> EXTRACTED ENTRIES
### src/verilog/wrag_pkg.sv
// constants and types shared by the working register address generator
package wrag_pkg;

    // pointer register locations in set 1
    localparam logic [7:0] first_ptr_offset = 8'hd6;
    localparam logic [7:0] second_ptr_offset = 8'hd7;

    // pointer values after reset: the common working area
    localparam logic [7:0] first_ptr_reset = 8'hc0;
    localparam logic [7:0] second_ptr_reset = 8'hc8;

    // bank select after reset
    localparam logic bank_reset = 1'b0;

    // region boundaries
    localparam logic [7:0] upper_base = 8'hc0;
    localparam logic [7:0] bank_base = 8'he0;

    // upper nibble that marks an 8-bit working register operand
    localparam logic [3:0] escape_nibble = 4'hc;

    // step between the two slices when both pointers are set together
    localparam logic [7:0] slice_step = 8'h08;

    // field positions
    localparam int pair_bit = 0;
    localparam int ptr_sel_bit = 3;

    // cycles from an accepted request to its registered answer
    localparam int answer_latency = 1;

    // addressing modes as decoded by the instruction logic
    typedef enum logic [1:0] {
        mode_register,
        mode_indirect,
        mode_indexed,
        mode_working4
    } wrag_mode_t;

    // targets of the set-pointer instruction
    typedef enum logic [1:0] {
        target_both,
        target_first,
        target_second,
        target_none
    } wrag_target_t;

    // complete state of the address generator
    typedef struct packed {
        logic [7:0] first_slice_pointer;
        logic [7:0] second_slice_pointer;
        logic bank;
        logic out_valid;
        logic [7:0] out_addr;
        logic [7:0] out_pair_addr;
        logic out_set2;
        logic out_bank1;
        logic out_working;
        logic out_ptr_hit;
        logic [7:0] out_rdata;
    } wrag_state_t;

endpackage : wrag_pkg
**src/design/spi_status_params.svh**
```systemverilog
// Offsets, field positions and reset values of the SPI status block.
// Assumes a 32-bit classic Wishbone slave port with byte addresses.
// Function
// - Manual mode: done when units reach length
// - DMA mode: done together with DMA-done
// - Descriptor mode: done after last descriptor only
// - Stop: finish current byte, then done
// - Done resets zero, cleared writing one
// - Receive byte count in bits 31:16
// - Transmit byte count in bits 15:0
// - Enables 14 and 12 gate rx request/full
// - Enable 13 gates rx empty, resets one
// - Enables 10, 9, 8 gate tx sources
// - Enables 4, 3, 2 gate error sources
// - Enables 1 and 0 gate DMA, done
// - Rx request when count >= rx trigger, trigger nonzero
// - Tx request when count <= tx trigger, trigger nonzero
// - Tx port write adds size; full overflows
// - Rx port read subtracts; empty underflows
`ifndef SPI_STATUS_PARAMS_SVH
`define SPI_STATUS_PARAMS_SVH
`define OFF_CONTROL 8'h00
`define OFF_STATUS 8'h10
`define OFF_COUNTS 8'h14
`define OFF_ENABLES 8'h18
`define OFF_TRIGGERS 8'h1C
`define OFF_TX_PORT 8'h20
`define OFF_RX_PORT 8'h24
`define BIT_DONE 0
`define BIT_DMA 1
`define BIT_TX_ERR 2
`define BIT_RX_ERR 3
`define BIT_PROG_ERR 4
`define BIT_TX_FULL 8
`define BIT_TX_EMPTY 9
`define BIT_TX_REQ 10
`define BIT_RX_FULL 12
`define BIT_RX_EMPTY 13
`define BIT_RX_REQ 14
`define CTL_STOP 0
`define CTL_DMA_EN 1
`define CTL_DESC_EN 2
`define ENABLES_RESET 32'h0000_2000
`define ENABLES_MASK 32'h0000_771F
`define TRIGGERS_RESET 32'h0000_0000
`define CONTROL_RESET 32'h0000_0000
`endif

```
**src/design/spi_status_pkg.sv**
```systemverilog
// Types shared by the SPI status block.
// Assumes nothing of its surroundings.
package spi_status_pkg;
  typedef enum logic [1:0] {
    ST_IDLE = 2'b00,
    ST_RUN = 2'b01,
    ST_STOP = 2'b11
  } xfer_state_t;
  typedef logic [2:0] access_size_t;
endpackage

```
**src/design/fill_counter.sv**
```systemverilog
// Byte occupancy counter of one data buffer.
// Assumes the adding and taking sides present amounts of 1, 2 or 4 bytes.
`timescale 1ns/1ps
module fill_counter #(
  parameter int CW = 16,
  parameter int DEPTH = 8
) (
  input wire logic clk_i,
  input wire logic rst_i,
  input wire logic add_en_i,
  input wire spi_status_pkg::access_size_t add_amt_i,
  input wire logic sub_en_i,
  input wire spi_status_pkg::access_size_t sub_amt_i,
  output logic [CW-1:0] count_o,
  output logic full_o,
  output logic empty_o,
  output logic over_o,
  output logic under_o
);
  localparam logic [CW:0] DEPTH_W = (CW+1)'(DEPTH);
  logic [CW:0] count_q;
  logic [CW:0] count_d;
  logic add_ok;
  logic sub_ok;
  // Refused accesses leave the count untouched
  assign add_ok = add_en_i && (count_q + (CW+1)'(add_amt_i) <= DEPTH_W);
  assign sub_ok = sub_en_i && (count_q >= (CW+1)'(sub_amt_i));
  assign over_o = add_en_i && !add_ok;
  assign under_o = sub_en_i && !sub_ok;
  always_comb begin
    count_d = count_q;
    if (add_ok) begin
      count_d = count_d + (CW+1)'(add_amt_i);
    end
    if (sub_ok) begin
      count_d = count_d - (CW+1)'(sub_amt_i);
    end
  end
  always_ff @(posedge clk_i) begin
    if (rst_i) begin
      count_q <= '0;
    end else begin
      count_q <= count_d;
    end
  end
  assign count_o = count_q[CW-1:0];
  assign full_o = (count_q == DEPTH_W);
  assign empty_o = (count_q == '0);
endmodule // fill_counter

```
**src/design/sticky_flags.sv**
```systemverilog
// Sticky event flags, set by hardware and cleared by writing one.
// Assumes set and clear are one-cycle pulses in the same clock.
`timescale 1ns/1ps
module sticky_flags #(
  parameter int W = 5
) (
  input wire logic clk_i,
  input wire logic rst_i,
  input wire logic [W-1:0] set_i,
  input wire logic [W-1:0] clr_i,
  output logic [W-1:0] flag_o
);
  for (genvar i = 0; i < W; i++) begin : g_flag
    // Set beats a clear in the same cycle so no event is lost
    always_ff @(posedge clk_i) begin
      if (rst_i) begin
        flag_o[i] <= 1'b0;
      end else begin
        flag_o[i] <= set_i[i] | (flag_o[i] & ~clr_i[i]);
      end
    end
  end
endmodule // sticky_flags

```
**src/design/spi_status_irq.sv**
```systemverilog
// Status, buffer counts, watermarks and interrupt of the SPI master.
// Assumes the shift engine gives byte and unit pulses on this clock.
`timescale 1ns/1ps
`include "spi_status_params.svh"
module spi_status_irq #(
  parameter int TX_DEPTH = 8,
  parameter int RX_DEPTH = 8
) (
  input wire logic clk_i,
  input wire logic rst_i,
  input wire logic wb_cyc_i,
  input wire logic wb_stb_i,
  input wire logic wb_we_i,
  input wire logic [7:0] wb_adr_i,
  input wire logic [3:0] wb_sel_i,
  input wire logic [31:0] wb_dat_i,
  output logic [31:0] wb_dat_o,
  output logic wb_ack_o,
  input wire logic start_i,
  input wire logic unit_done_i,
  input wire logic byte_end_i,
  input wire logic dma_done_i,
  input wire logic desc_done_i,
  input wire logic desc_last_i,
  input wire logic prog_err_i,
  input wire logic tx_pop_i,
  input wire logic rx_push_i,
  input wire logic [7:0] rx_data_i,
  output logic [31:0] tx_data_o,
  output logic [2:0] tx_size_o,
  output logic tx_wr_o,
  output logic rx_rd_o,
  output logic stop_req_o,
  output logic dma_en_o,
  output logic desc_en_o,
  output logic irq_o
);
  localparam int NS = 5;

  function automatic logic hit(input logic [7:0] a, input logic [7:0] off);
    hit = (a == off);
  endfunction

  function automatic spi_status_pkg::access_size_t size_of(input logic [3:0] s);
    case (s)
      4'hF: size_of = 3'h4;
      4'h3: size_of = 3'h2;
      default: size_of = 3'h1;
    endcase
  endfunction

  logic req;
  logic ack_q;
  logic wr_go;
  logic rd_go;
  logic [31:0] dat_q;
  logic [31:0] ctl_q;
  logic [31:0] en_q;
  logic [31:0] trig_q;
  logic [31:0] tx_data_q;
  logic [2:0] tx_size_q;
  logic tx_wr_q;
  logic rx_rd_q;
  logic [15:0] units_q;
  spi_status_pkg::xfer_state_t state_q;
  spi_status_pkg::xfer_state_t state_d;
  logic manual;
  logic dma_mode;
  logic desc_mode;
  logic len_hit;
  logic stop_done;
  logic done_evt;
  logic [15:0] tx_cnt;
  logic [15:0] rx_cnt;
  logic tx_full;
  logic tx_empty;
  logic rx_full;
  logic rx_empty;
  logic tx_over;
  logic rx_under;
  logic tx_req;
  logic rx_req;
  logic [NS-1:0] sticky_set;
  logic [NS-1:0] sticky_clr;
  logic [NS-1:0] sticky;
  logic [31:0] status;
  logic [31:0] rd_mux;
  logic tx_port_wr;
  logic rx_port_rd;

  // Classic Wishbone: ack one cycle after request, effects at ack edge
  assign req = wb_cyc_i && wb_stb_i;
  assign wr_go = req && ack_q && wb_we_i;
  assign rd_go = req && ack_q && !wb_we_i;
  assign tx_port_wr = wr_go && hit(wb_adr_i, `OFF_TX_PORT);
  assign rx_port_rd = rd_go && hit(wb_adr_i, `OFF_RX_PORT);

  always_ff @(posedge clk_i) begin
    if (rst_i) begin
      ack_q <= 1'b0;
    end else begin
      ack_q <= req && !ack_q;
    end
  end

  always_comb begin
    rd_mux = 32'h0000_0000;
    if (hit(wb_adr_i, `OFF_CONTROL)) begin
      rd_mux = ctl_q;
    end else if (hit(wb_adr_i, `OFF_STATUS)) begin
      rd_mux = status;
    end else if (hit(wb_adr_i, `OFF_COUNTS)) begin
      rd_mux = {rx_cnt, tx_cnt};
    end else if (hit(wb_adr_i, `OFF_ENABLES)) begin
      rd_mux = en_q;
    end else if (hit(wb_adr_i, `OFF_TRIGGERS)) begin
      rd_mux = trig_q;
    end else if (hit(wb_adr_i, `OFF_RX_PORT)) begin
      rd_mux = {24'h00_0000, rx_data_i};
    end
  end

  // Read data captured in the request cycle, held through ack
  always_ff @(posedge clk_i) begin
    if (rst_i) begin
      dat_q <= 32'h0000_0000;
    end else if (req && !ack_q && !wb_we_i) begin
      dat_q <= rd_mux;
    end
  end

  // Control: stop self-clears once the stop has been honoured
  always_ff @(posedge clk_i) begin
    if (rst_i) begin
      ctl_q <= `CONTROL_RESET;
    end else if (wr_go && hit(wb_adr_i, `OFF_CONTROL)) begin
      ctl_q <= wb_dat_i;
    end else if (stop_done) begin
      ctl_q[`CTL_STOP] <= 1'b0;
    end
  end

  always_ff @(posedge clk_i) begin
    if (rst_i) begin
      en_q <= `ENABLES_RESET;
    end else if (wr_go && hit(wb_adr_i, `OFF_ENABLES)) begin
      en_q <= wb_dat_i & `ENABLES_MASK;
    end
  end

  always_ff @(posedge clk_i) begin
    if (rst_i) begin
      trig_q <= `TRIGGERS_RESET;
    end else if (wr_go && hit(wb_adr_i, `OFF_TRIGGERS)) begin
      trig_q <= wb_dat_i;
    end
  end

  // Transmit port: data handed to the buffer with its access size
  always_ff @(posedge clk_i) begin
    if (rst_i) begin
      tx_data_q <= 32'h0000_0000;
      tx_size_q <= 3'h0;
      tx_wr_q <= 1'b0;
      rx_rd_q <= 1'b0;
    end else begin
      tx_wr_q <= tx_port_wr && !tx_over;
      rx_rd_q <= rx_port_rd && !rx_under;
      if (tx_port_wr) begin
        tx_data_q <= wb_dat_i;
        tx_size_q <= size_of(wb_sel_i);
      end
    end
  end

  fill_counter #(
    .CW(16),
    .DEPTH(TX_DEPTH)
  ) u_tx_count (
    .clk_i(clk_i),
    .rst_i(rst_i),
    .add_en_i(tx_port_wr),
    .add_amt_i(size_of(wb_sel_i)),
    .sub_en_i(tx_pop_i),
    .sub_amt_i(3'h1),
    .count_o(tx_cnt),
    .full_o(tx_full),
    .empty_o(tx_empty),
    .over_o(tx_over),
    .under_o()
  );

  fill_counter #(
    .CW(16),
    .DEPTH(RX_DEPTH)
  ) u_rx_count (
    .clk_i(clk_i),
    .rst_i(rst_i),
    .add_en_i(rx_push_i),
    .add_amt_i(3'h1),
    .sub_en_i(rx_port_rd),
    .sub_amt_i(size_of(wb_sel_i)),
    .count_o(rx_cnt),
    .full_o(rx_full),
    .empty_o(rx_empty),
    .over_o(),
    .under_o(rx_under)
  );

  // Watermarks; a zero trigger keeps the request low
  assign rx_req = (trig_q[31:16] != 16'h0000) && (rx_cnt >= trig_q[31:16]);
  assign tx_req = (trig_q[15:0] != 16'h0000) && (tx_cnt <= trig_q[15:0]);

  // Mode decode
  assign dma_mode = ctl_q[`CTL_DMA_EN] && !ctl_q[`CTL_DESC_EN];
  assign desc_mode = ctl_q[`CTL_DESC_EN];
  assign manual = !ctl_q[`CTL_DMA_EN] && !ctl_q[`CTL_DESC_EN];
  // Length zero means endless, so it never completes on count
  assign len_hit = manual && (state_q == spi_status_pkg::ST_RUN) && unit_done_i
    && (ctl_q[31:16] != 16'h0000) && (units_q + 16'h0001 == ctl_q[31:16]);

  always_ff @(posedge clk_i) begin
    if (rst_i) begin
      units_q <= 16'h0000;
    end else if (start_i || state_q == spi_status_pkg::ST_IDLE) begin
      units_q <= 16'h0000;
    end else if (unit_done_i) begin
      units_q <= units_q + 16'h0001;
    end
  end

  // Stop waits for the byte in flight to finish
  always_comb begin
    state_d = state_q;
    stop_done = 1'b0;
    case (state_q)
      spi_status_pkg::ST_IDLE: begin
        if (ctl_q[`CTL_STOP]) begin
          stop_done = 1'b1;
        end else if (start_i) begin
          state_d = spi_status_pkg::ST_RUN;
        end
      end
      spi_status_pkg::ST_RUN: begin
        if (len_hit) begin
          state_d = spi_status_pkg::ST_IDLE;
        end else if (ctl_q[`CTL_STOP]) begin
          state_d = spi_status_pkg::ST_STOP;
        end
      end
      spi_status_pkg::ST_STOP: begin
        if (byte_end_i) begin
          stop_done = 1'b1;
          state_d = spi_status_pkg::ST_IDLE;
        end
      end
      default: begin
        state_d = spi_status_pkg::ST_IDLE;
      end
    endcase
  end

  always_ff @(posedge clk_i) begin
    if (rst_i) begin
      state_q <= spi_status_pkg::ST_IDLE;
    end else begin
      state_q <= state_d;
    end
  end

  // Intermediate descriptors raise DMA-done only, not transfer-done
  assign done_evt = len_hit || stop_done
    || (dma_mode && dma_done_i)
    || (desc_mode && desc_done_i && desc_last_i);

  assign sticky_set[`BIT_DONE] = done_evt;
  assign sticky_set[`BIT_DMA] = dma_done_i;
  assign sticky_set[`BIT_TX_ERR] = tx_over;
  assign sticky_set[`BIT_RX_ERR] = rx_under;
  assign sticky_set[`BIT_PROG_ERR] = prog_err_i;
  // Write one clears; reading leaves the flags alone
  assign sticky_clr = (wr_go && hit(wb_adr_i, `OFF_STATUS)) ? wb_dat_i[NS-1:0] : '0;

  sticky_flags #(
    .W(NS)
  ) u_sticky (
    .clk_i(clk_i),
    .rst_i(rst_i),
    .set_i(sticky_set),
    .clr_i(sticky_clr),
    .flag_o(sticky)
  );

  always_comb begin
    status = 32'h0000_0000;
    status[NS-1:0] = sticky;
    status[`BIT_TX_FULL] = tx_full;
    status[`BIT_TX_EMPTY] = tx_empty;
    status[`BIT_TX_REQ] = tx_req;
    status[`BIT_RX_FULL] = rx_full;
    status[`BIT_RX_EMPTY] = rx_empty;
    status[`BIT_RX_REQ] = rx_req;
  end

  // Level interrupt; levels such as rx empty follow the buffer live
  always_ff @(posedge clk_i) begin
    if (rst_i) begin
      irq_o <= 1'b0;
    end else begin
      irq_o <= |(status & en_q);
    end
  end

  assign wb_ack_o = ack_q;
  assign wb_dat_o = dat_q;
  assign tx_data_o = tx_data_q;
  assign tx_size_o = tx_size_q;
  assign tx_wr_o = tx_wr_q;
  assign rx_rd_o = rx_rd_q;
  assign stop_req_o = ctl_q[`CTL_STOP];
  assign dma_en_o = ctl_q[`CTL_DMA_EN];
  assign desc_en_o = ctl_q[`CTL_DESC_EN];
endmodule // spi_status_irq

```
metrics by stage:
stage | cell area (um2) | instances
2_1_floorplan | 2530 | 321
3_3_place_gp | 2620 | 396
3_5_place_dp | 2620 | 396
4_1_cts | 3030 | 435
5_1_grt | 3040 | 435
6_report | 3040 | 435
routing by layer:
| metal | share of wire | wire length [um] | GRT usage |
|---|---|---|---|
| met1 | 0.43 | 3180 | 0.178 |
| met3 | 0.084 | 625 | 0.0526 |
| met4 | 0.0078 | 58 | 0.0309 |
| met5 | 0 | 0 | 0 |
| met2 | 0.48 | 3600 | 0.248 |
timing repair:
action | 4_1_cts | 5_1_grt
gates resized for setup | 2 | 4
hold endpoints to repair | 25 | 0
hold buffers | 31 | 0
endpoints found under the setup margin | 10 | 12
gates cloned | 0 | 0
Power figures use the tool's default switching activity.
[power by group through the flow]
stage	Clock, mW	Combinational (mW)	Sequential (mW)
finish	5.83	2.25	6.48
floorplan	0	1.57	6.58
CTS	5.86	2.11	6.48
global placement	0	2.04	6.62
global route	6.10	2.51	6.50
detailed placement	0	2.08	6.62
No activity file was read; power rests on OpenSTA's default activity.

> EXERCISE INSTRUCTIONS
Wherever the word "Wishbone" appears in the data, return the whole line.

> FINISHED EXERCISE
// Assumes a 32-bit classic Wishbone slave port with byte addresses.
  // Classic Wishbone: ack one cycle after request, effects at ack edge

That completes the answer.